Give back exactly the first lines of the entries below, through the line with "OP_NOT = 4'h9, OP_LDI".

____________________

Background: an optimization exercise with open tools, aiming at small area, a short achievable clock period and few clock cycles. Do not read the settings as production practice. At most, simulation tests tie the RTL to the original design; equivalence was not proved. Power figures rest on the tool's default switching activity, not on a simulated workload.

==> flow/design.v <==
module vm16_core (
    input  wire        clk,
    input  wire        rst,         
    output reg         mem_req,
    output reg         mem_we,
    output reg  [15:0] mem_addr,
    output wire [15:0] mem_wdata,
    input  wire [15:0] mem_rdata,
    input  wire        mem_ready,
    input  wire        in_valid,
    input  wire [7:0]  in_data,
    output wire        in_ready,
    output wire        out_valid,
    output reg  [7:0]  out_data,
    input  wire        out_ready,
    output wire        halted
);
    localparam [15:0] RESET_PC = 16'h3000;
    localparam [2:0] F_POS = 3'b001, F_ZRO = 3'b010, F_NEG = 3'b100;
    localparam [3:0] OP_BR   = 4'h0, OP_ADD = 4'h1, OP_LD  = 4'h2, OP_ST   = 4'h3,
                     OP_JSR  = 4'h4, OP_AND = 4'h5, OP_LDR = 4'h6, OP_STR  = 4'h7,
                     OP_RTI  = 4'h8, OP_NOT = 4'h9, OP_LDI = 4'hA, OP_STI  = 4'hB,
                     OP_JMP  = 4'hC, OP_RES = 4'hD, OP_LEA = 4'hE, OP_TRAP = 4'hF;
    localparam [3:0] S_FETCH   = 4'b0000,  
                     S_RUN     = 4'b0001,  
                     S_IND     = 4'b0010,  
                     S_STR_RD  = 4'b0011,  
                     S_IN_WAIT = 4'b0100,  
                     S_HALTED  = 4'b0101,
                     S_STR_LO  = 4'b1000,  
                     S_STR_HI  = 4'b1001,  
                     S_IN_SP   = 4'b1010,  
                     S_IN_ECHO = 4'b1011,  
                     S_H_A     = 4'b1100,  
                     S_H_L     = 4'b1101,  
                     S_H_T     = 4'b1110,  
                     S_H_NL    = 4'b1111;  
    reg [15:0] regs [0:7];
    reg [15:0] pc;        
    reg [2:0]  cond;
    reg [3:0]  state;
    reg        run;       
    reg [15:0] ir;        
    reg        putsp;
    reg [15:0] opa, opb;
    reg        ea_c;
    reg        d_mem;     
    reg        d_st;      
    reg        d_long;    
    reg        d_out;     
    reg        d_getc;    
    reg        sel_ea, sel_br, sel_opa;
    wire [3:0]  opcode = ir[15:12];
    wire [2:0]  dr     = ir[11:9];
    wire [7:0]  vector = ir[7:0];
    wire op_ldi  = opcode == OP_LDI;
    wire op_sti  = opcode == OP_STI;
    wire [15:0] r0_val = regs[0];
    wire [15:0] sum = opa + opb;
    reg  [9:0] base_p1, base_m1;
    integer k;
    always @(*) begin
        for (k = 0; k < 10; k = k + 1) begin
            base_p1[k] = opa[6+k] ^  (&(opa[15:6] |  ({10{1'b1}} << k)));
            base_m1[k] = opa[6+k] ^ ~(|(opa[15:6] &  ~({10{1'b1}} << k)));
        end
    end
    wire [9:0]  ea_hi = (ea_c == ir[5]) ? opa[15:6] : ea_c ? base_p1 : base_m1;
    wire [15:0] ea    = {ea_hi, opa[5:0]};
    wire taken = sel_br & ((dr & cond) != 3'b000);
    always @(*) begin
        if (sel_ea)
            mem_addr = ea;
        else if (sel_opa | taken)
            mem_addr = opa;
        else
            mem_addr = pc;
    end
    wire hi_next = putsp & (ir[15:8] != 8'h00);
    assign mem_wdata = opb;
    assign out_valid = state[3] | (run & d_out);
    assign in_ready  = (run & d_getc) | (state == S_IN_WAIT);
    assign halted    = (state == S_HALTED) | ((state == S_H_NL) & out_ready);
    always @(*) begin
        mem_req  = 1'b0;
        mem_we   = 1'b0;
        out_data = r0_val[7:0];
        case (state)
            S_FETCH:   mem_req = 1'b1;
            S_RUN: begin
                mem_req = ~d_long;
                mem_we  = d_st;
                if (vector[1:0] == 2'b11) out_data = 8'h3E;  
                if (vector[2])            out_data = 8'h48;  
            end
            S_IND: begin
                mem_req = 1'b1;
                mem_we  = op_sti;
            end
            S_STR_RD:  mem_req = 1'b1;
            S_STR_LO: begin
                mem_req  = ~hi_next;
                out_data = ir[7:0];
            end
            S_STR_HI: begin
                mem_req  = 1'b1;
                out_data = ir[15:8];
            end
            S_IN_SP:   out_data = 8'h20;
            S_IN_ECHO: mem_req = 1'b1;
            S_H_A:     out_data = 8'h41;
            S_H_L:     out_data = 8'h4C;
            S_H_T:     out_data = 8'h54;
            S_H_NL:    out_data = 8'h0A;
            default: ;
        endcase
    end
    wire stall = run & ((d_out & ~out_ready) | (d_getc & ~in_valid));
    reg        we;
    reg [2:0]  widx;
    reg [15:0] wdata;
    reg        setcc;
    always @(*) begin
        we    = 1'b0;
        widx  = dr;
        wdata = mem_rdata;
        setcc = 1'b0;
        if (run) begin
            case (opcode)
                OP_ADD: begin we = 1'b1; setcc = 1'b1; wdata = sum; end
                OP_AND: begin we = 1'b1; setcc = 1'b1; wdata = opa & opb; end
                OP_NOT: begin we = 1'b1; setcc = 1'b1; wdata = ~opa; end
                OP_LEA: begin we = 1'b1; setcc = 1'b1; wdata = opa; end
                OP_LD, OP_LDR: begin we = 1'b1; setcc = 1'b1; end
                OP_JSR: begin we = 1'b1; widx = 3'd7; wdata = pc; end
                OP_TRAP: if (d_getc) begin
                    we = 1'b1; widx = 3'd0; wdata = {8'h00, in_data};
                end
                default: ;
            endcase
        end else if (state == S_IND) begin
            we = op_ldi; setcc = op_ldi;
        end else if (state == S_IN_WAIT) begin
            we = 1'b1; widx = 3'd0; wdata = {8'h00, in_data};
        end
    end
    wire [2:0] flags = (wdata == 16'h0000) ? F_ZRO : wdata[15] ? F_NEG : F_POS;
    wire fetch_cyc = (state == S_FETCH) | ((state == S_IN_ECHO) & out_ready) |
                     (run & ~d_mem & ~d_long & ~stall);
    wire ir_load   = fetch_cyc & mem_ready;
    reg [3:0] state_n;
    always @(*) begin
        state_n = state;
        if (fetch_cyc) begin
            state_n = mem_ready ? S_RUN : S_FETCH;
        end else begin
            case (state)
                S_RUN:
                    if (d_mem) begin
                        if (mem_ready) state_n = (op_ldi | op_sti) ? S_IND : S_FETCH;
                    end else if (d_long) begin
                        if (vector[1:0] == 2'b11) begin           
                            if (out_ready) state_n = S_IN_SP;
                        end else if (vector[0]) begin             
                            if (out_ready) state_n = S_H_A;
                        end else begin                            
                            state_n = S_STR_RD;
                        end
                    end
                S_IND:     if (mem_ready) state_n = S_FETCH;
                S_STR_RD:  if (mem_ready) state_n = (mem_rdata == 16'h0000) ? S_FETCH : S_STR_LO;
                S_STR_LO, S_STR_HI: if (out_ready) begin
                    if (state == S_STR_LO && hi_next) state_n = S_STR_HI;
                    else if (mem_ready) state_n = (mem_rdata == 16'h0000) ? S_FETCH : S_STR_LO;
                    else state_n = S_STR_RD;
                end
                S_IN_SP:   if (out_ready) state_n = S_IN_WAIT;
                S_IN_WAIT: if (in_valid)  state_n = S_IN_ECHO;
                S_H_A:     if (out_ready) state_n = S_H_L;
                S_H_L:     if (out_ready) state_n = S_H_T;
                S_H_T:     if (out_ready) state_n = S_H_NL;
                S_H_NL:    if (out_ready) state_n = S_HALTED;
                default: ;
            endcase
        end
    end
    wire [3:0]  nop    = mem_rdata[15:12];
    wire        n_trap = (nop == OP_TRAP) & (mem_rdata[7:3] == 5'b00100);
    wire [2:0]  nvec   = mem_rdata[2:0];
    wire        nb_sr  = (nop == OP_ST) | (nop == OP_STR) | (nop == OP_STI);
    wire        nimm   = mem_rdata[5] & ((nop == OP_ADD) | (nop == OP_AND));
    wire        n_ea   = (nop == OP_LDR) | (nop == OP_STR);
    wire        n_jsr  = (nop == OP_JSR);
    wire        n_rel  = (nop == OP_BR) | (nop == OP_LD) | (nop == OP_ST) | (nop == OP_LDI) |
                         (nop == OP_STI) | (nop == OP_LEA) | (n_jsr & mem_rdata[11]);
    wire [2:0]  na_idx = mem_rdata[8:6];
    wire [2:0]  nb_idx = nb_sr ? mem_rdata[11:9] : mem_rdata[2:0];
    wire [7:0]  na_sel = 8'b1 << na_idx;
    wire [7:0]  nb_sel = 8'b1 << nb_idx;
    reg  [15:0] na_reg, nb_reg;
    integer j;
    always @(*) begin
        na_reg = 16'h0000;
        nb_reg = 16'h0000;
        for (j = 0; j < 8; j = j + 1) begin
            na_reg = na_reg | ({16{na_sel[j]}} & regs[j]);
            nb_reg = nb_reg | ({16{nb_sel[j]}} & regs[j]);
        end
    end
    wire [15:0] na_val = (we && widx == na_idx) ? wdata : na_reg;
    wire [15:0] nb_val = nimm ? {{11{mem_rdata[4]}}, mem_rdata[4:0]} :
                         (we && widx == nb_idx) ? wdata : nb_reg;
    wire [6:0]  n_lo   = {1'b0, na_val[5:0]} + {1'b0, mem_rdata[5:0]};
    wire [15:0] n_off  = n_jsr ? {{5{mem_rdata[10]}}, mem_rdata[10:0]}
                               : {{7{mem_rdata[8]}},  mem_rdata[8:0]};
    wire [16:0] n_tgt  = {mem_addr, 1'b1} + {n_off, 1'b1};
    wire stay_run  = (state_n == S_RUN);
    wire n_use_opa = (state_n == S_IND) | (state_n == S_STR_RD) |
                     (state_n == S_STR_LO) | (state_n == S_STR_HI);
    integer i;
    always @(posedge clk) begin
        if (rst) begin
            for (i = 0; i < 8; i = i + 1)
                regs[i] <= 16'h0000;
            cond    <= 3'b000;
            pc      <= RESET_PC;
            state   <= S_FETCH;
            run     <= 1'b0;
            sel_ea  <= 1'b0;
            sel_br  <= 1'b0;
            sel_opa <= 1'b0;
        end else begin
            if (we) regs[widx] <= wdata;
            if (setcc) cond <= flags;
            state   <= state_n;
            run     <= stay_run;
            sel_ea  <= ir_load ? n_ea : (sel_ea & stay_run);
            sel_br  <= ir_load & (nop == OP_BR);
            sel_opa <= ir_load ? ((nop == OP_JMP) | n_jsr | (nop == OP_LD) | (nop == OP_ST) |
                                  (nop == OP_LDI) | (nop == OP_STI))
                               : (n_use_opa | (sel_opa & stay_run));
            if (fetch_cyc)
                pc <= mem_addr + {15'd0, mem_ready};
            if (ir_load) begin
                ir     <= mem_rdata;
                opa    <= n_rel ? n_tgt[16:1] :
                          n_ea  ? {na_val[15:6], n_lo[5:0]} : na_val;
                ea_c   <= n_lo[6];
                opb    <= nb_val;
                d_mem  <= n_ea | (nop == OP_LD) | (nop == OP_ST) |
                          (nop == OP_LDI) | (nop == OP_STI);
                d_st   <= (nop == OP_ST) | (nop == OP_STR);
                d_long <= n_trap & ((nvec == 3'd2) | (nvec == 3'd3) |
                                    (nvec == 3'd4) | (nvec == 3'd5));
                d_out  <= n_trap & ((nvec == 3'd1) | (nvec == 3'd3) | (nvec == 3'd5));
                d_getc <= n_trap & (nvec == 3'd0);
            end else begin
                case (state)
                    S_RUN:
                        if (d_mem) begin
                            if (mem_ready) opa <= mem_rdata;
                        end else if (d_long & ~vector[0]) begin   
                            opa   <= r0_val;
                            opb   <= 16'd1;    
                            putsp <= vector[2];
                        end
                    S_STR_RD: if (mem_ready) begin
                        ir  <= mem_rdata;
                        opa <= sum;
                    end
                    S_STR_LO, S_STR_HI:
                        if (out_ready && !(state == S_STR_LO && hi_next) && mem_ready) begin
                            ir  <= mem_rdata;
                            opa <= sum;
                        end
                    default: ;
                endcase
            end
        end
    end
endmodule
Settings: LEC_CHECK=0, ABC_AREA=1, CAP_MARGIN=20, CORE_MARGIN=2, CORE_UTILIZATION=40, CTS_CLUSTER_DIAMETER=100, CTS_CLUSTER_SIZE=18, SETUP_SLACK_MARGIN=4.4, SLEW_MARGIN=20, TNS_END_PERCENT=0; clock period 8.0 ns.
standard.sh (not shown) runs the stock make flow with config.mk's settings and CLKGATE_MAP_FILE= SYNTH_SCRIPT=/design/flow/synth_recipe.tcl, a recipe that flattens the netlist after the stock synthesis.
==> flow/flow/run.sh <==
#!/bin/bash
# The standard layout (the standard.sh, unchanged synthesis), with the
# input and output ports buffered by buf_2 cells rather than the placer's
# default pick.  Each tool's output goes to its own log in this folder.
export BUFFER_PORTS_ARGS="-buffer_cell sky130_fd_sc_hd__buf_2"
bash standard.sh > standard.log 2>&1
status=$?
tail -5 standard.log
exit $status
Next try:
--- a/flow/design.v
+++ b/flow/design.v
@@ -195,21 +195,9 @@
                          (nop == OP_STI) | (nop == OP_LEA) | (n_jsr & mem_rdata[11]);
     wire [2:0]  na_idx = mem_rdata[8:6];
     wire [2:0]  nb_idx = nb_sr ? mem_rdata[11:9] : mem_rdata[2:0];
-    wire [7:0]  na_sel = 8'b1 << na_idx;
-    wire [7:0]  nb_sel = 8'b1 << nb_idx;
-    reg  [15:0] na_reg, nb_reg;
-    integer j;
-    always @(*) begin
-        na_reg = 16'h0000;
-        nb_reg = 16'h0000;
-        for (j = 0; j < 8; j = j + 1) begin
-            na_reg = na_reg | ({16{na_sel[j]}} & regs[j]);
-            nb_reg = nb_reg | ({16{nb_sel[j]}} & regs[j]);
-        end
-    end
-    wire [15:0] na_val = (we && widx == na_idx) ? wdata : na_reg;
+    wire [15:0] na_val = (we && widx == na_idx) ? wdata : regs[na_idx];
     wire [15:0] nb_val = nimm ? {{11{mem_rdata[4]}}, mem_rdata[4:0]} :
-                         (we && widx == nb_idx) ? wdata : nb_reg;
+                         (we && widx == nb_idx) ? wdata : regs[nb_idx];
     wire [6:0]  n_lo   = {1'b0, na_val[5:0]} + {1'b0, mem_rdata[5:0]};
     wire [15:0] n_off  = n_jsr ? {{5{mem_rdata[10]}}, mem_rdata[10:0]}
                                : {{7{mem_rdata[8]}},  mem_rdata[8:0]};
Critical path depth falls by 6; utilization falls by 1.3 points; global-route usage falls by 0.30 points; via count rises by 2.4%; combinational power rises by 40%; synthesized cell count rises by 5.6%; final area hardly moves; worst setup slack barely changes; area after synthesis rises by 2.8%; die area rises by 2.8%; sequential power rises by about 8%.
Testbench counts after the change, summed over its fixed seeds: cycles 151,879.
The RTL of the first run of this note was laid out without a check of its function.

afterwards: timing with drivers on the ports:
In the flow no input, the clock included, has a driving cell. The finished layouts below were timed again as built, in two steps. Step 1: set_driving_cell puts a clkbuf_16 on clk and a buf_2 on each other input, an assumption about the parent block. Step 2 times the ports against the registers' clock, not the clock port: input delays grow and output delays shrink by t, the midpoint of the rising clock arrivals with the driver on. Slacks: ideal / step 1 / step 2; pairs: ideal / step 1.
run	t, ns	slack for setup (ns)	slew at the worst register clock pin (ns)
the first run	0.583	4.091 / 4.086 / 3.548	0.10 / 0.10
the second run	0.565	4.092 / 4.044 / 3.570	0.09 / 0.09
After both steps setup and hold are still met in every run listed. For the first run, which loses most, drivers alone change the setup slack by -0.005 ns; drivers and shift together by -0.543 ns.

____________________

**Exercise response:**
Background: an optimization exercise with open tools, aiming at small area, a short achievable clock period and few clock cycles. Do not read the settings as production practice. At most, simulation tests tie the RTL to the original design; equivalence was not proved. Power figures rest on the tool's default switching activity, not on a simulated workload.

==> flow/design.v <==
module vm16_core (
    input  wire        clk,
    input  wire        rst,         
    output reg         mem_req,
    output reg         mem_we,
    output reg  [15:0] mem_addr,
    output wire [15:0] mem_wdata,
    input  wire [15:0] mem_rdata,
    input  wire        mem_ready,
    input  wire        in_valid,
    input  wire [7:0]  in_data,
    output wire        in_ready,
    output wire        out_valid,
    output reg  [7:0]  out_data,
    input  wire        out_ready,
    output wire        halted
);
    localparam [15:0] RESET_PC = 16'h3000;
    localparam [2:0] F_POS = 3'b001, F_ZRO = 3'b010, F_NEG = 3'b100;
    localparam [3:0] OP_BR   = 4'h0, OP_ADD = 4'h1, OP_LD  = 4'h2, OP_ST   = 4'h3,
                     OP_JSR  = 4'h4, OP_AND = 4'h5, OP_LDR = 4'h6, OP_STR  = 4'h7,
                     OP_RTI  = 4'h8, OP_NOT = 4'h9, OP_LDI = 4'hA, OP_STI  = 4'hB,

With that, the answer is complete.